Speaker McCarthy, don't let the anti-democracy Democrats gut the Constitution
Speaker Kevin McCarthy has excluded Rep. Adam Schiff from returning to the House Intelligence Committee as ranking minority member — in which position he would likely have again been regarded by the Sunday talk shows as chairman. We know this because it has happened before.
With Republicans holding a House majority of 241 to 194 in the 115th Congress, one would have thought that House Intelligence Select Committee chairman Devin Nunes would be the guest of Martha Raddatz on the ABC program This Week. But no — the guest of Ms. Raddatz, in the aftermath of the May 2017 appointment of Robert Mueller to investigate Russia-gate was not the Intel Committee chair; the guest was the ranking minority member, Rep Adam Schiff. At the time, I thought it odd that Ms. Raddatz seemed to treat the ranking minority member as the Intel chair and took note of this curious development.
Caricature by Donkey Hotey, CC BY-SA 2.0 license.
The anti-democracy left is trying to distract the American people by focusing on the conduct of Rep. George Santos, before his election to the House, last November. In Powell v. McCormack, the Supreme Court held that a member of Congress can be excluded only by violating the qualifications for such membership set forth in Article I, Section 2 of the Constitution, including the requirements that the member be 25 years old and live in the state from which he seeks office.

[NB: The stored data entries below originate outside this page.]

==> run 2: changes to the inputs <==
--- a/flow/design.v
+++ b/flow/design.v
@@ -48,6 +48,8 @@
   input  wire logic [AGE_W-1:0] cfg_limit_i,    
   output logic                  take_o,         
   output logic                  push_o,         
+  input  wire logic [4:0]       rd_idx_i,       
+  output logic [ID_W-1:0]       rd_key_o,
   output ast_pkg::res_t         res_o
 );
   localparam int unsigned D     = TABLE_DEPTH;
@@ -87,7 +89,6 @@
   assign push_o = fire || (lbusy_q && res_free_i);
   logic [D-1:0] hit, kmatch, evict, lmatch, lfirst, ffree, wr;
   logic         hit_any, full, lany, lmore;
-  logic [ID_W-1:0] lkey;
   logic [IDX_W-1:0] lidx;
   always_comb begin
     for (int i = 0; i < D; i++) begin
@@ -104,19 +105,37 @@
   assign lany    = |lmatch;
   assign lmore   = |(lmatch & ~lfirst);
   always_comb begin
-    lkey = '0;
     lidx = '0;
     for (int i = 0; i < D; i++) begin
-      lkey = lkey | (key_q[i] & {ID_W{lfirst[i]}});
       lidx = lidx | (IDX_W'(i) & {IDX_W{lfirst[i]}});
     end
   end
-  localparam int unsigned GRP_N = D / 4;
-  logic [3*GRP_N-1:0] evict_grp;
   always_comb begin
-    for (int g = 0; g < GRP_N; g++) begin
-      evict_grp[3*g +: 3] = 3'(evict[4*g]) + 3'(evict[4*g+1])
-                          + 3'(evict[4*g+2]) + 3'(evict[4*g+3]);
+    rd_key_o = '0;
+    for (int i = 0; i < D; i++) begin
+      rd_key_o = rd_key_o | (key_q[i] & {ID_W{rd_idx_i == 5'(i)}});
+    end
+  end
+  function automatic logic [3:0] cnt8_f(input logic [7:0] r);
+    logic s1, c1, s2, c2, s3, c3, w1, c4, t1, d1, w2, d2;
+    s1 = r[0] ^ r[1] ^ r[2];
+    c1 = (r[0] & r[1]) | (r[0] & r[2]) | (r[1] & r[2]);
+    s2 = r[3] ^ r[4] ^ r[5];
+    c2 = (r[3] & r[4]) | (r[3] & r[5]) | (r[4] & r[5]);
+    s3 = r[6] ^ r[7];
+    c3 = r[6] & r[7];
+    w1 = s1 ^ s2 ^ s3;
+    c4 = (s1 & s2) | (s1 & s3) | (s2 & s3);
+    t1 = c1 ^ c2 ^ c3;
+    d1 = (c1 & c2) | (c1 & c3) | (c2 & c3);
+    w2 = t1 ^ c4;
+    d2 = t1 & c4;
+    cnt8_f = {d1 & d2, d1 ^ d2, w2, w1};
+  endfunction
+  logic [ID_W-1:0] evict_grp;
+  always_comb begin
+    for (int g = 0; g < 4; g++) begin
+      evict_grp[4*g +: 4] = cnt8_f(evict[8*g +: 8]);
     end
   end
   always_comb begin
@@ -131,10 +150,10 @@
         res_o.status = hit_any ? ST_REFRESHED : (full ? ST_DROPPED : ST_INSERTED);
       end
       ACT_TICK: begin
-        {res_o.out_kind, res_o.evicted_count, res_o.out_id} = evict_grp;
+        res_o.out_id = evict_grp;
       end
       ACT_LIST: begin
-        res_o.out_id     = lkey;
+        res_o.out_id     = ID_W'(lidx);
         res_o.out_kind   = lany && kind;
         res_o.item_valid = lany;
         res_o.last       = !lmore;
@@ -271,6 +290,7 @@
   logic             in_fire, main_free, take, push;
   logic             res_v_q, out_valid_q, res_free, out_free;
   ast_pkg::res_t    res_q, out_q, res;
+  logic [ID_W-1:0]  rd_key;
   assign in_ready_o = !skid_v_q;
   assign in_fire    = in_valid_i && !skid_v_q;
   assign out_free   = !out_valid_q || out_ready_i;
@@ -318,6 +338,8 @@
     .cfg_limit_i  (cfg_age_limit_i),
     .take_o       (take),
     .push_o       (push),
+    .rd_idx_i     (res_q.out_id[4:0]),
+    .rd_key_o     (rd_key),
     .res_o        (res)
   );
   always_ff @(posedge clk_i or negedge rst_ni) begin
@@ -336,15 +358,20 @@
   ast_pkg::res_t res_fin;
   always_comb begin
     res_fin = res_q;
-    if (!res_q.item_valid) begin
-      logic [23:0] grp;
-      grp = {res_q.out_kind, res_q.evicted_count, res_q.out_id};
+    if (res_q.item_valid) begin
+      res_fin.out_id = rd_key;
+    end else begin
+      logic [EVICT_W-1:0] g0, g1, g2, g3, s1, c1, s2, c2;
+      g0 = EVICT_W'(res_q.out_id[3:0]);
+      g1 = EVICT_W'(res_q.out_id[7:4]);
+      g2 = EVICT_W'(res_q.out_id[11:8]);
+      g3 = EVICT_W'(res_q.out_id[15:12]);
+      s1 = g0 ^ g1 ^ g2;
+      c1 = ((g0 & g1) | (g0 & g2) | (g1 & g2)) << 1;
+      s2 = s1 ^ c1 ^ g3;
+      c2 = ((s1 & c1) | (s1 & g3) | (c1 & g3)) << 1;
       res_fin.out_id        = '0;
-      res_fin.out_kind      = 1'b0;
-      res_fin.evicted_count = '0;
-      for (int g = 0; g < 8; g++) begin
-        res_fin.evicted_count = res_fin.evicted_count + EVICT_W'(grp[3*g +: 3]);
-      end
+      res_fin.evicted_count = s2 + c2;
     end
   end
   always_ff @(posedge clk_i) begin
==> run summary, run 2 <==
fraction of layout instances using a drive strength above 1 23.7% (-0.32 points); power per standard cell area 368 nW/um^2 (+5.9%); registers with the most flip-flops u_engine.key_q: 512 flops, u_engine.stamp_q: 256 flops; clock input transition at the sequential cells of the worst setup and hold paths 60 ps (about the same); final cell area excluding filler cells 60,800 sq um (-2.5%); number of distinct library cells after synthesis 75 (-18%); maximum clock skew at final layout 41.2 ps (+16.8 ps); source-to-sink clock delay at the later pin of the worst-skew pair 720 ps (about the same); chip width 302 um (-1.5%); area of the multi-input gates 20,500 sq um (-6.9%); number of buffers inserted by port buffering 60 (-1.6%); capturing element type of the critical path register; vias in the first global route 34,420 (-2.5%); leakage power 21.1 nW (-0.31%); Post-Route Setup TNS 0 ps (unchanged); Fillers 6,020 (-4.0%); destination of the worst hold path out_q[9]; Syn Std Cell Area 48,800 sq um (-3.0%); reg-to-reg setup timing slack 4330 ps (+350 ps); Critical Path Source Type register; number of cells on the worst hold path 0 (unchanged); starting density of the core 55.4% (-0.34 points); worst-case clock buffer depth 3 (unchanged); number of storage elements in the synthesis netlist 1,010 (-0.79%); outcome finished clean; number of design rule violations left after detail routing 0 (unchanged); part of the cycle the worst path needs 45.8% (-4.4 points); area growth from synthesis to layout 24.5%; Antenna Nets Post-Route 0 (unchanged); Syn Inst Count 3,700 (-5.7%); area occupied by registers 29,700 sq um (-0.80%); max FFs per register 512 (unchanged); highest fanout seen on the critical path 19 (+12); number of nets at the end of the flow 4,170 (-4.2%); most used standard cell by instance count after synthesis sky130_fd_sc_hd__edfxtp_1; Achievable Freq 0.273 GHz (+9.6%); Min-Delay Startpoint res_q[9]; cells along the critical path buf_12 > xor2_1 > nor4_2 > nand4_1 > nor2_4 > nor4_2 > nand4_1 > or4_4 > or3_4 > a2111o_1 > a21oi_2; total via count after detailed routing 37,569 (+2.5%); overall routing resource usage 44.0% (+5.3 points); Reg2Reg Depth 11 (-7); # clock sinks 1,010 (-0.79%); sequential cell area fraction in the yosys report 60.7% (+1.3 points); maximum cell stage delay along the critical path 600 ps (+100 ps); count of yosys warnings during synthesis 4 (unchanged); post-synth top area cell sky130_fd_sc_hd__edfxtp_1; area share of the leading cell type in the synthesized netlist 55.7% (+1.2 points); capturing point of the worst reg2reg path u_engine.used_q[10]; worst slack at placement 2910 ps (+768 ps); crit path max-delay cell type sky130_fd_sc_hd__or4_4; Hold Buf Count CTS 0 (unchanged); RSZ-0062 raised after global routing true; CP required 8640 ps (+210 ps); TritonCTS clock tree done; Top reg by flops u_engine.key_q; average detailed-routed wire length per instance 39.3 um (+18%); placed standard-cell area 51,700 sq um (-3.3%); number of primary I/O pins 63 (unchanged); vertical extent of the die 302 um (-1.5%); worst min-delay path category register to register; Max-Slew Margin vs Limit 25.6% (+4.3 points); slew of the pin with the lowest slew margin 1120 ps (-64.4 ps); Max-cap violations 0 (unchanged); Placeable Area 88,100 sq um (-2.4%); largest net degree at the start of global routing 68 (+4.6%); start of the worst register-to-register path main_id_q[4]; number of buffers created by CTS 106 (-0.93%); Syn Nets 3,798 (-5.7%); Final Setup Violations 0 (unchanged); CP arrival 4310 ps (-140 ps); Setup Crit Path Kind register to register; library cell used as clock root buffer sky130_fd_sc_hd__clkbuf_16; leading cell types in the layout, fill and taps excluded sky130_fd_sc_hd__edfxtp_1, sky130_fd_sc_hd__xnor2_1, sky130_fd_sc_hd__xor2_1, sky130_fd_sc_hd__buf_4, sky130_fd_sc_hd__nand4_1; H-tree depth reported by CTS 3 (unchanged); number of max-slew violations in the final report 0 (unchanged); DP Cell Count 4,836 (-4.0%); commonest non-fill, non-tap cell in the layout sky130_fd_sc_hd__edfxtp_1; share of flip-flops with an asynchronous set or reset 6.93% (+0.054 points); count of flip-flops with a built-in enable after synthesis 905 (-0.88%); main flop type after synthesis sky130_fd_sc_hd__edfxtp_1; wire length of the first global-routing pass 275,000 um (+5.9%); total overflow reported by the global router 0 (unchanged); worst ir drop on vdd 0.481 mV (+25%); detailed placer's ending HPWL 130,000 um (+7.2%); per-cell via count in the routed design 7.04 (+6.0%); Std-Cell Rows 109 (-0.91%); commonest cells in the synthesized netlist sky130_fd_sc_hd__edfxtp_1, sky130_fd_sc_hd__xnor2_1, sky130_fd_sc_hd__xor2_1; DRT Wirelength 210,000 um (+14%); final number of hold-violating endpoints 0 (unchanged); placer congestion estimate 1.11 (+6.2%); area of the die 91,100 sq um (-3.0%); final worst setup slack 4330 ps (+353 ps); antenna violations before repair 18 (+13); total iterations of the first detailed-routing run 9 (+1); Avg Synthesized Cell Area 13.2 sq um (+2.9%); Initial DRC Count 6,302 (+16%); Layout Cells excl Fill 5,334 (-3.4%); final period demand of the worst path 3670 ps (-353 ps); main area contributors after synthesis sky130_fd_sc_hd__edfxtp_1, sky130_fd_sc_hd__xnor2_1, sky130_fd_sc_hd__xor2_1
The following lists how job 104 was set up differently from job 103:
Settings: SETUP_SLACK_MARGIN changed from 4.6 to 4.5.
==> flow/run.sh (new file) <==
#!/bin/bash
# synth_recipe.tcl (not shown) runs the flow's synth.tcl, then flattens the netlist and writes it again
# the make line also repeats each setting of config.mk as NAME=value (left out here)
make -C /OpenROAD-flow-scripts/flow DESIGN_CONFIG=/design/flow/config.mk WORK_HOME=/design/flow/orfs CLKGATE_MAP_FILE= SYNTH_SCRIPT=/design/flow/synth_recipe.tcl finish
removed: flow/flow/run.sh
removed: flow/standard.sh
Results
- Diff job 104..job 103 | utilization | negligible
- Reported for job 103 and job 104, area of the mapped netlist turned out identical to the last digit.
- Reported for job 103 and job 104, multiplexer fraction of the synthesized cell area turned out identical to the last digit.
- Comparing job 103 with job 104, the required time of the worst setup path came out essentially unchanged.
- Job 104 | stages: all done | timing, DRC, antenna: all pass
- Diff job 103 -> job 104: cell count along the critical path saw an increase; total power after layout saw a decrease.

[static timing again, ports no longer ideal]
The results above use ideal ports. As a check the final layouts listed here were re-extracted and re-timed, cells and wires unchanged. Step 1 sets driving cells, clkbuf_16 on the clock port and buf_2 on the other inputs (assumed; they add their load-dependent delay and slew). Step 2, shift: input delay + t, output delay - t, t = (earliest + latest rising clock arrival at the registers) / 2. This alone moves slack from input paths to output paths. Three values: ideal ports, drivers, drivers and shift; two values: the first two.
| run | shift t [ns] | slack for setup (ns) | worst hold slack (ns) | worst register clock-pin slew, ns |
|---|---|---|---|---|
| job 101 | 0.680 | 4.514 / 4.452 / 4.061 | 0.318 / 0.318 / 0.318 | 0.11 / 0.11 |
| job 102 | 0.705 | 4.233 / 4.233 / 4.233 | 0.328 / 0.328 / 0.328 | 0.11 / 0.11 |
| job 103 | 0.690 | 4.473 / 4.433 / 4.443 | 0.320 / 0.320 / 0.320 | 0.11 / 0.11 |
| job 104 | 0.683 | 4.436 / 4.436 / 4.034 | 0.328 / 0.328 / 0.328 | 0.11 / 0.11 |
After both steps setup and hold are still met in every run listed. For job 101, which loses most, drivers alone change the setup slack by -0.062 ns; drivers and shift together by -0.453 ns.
Background: an optimization exercise with open tools, aiming at small area and a short achievable clock period. Do not read the settings as production practice.
Where RTL was checked, it was by simulation tests only, not by an equivalence proof against the original.
Power figures rest on the tool's default switching activity, not on a simulated workload.

Setup of run A:
## sobel_conv_top
module sobel_conv_top (
  input  logic        clk_main_a0,
  input  logic        rst_main_n_sync,
  input  logic        awvalid,
  input  logic [31:0] awaddr,
  output logic        awready,
  input  logic        wvalid,
  input  logic [31:0] wdata,
  output logic        wready,
  output logic        bvalid,
  output logic [1:0]  bresp,
  input  logic        bready,
  input  logic        arvalid,
  input  logic [31:0] araddr,
  output logic        arready,
  output logic        rvalid,
  output logic [31:0] rdata,
  output logic [1:0]  rresp,
  input  logic        rready,
  input  logic [15:0] vdip,
  output logic [15:0] vled
);
Size: roughly 600 cells after synthesis, about 190 flip-flops, about 180 I/O pins, roughly 8400 um^2 of cells after synthesis.
Settings: LEC_CHECK=0, CAP_MARGIN=20, CORE_MARGIN=2, CORE_UTILIZATION=55, PLACE_DENSITY=0.8, SETUP_SLACK_MARGIN=3.75, SLEW_MARGIN=20, SYNTH_HIERARCHICAL=1; clock period 7.0 ns.
standard.sh (not shown) runs the stock make flow with config.mk's settings and CLKGATE_MAP_FILE= SYNTH_SCRIPT=/design/flow/synth_recipe.tcl, a recipe that flattens the netlist after the stock synthesis.
==> flow/flow/run.sh <==
#!/bin/bash
# The standard layout (standard.sh, unchanged synthesis and steps) with two
# placement/CTS options changed:
#  - port buffers are sky130_fd_sc_hd__buf_1 instead of the default pick
#  - clock tree built from clkbuf_4/clkbuf_8 without dummy loads
set -o pipefail
export BUFFER_PORTS_ARGS="-buffer_cell sky130_fd_sc_hd__buf_1"
export CTS_ARGS="-sink_clustering_enable -repair_clock_nets -dont_use_dummy_load -buf_list {sky130_fd_sc_hd__clkbuf_4 sky130_fd_sc_hd__clkbuf_8}"
bash standard.sh > standard.log 2>&1
status=$?
cp -r orfs/logs orfs_logs 2>/dev/null
exit $status
## Diff of input files: run B against run A
diff --git a/flow/design.v b/flow/design.v
--- a/flow/design.v
+++ b/flow/design.v
@@ -159,54 +159,55 @@
       if (w_wait) w_wait <= ~wvalid;
       else        w_wait <= aw_hs;
       if (bvalid) bvalid <= ~bready;
       else        bvalid <= w_hs;
     end
   end
   always_ff @(posedge clk_main_a0) begin
     if (aw_hs) w_code <= wr_code(awaddr);
   end
   logic [11:0] p0, p2, n6, n8;
   logic [10:0] n1, n3, p5, p7;
-  logic        mode_nz;    
+  logic        mode_nz, mode_z;    
   logic [15:0] scratch;
   logic [15:0] wd;
   logic [11:0] wdn;
   assign wd  = wdata[15:0] & {16{rst_n}};
   assign wdn = ~wd[11:0];
   logic we_p0, we_p1, we_p2, we_p3, we_p5, we_p6, we_p7, we_p8, we_mode, we_scr;
   assign we_scr  = ~rst_n | (w_hs && w_code == 4'd0);
   assign we_mode = ~rst_n | (w_hs && w_code == 4'd1);
   assign we_p0   = ~rst_n | (w_hs && w_code == 4'd4);
   assign we_p1   = ~rst_n | (w_hs && w_code == 4'd5);
   assign we_p2   = ~rst_n | (w_hs && w_code == 4'd6);
   assign we_p3   = ~rst_n | (w_hs && w_code == 4'd7);
   assign we_p5   = ~rst_n | (w_hs && w_code == 4'd9);
   assign we_p6   = ~rst_n | (w_hs && w_code == 4'd10);
   assign we_p7   = ~rst_n | (w_hs && w_code == 4'd11);
   assign we_p8   = ~rst_n | (w_hs && w_code == 4'd12);
   always_ff @(posedge clk_main_a0) begin
     if (we_scr)  scratch <= wd;
     if (we_mode) mode_nz <= rst_n & (|wdata);
+    if (we_mode) mode_z  <= ~(rst_n & (|wdata));
     if (we_p0)   p0 <= wd[11:0];
     if (we_p1)   n1 <= wdn[10:0];
     if (we_p2)   p2 <= wd[11:0];
     if (we_p3)   n3 <= wdn[10:0];
     if (we_p5)   p5 <= wd[10:0];
     if (we_p6)   n6 <= wdn[11:0];
     if (we_p7)   p7 <= wd[10:0];
     if (we_p8)   n8 <= wdn[11:0];
   end
   logic [11:0] m, x, ny;
   logic [10:0] u, nv;
-  assign m  = {12{~mode_nz}};
+  assign m  = {12{mode_z}};
   assign x  = p2 ^ m;
   assign ny = n6 ^ m;
   assign u  = ~(mode_nz ? n1 : n3);
   assign nv = ~(mode_nz ? p7 : p5);
   logic [11:0] a0, a1, a2, a3, a4, a5;
   logic [11:0] s1, c1, s2, c2, s3, c3, s4, c4;
   logic [11:0] c1s, c2s, c3s, c4s;
   assign a0 = p0;
   assign a1 = n8;
   assign a2 = x;
   assign a3 = ny;
@@ -288,26 +289,32 @@
     end else if (rd_res) begin
       r_t    <= {4'b0, res_t};
       r_g    <= res_g;
       r_c2   <= res_c2;
     end
   end
   logic [11:0] sum_lo;
   assign sum_lo[1:0] = r_t[1:0];
   sobel_radd u_radd (.cin(r_c2), .g(r_g), .t(r_t[11:2]), .s(sum_lo[11:2]));
   assign rdata = {r_dead ? 16'hDEAD : 16'h0000, r_t[15:12], sum_lo};
   logic [15:0] dip_meta, led_pre_n;    
+  logic        rst_i;
+  logic [15:0] vled_d;
+  assign rst_i = ~rst_n;
+  for (genvar i = 0; i < 16; i++) begin : g_vled
+    sobel_nor2 u_vled_d (.a(led_pre_n[i]), .b(rst_i), .y(vled_d[i]));
+  end
   always_ff @(posedge clk_main_a0) begin
     dip_meta  <= vdip;
     led_pre_n <= ~(scratch & dip_meta & {16{rst_n}});
-    vled      <= ~led_pre_n & {16{rst_n}};
+    vled      <= vled_d;
   end
 endmodule
 module sobel_fa (
   input  logic a,
   input  logic b,
   input  logic c,
   output logic s,
   output logic co
 );
   assign s  = a ^ b ^ c;
   assign co = (a & b) | (a & c) | (b & c);
[summary]
- The setup slack of run B is larger than that of run A.
- Compare run B and run A | sequential share of power higher: run A
- Across both runs, combinational power was higher for run B than for run A.
- The fraction of the cycle the final worst path needs in run B was lower than what run A gave.
- Total power of the final layout, run B and run A: higher on run B
- Status: share of synthesized area spent on multiplexers parity (run B, run A)
- On full die area, run B and run A are neck and neck.
- On setup slack at placement: run B sits above run A.
No functional check of the RTL was part of run A.

## port drivers added, routing unchanged
No port has a modelled driver above. Below, the same layouts with a new extraction and two added sets of constraints. Step 1: set_driving_cell puts a clkbuf_16 on clk_main_a0 and a buf_2 on each other input, an assumption about the parent block. Step 2 adds t to the input delays and takes it off the output delays; t is the mean of the earliest and latest rising clock arrival at the registers after step 1. Input paths then give back, and output paths get back, about the clock's delay inside the block. Three values: ideal ports, drivers, drivers and shift; two values: the first two.
| run | t, ns | slack for setup (ns) | worst slew at a driven data input, ns | cell pins on the clock port's net |
|---|---|---|---|---|
| run A | 0.465 | 3.715 / 3.680 / 3.714 | 0.05 | 1 |
| run B | 0.484 | 3.786 / 3.753 / 3.714 | 0.05 | 1 |
After both steps setup and hold are still met in every run listed. For run B, which loses most, drivers alone change the setup slack by -0.033 ns; drivers and shift together by -0.072 ns.
This design comes from an exercise in tuning for small area, a short achievable clock period and few clock cycles on the open sky130 flow, not from production work.
Function was checked by simulation only, so behaviour that the tests miss may differ from the original.
No activity file was given, so power comes from the tool's default toggle rates.

<file path="flow/flow/run.sh">
#!/bin/bash
# The standard layout, with the ports buffered by plain buf_1 cells rather
# than the delay cells buffer_ports picks on its own.
set -euo pipefail
bash standard.sh "BUFFER_PORTS_ARGS=-buffer_cell sky130_fd_sc_hd__buf_1" finish > make_finish.log 2>&1
</file>
<file path="flow/standard.sh">
#!/bin/bash
# synth_recipe.tcl (not shown) runs the flow's synth.tcl, then flattens the netlist and writes it again
# the make line also repeats each setting of config.mk as NAME=value (left out here)
make -C /OpenROAD-flow-scripts/flow DESIGN_CONFIG=/design/flow/config.mk WORK_HOME=/design/flow/orfs CLKGATE_MAP_FILE= SYNTH_SCRIPT=/design/flow/synth_recipe.tcl "${@:-finish}"
</file>
<file path="flow/config.mk">
export PLATFORM = sky130hd
export DESIGN_NAME = outline_to_path_commands
export DESIGN_NICKNAME = outline_to_path_commands
export VERILOG_FILES = /design/flow/design.v
export SDC_FILE = /design/flow/constraint.sdc
export NUM_CORES = 4
export LEC_CHECK = 0
export CAP_MARGIN = 20
export CORE_MARGIN = 2
export CORE_UTILIZATION = 60
export CTS_BUF_LIST = sky130_fd_sc_hd__clkbuf_8
export CTS_CLUSTER_SIZE = 40
export SETUP_SLACK_MARGIN = 2.7
export SLEW_MARGIN = 20
export SYNTH_HIERARCHICAL = 1
</file>
<file path="flow/constraint.sdc">
create_clock -name core_clock -period 5.5 [get_ports {clk_i}]
set_input_delay 1.1000 -clock core_clock [delete_from_list [all_inputs] [get_ports {clk_i}]]
set_output_delay 1.1000 -clock core_clock [all_outputs]
set_load 0.01 [all_outputs]
</file>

In the event that House Republicans force Mr. Santos to leave office, not only will they help the Democrats transform the Constitution into a meaningless charter, but they will again dishearten MAGA patriots with the realization that the GOP is a Potemkin political party — unwilling to stand up to the enemies of democracy, much less willing to hold them to account as the left makes a mockery of our political and legal systems, makes a mockery of the devotion of the people to the American spirit of liberty.
Schiff has already done grave damage to the American polity. Who could have known, less than five months into the Trump presidency, that Schiff, aided by a compliant media, was part of a Democrat conspiracy to undermine President Trump by promoting the fiction that Russia sowed chaos and discord in the United States to elect Trump president? (By the way, the locations of the purported chaos and discord were never made clear, but how can one substantiate a big lie?)
The Democrat cabal not only succeeded in getting a special counsel appointed to maintain, for nearly two years, the lie that Donald J. Trump was elected president by Russian interference in the 2016 presidential election. This cabal of political cutthroats impugned the integrity of Chairman Nunes and forced him to step down as Intel chair while the House Ethics Committee considered false charges that Mr. Nunes had acted improperly in his probe of the anti-Trump cabal. The effect, of course, was to hamstring Republican efforts to get to the truth of the campaign to undermine Mr. Trump — leaving the field to an Office of Special Counsel that was staffed by the president's enemies.
By the end of December 2017, Chairman Nunes was cleared of the manufactured claims by Mr. Trump's enemies of improperly leaking classified information. Nevertheless, the anti-Trump insurrectionists never paid a legal or political price for their conspiracy to undermine the American spirit of democracy — until now. Schiff finally, belatedly, is paying a price. Don't ignore the Constitution and drive Rep. Santos from office as some sort of quid pro quo.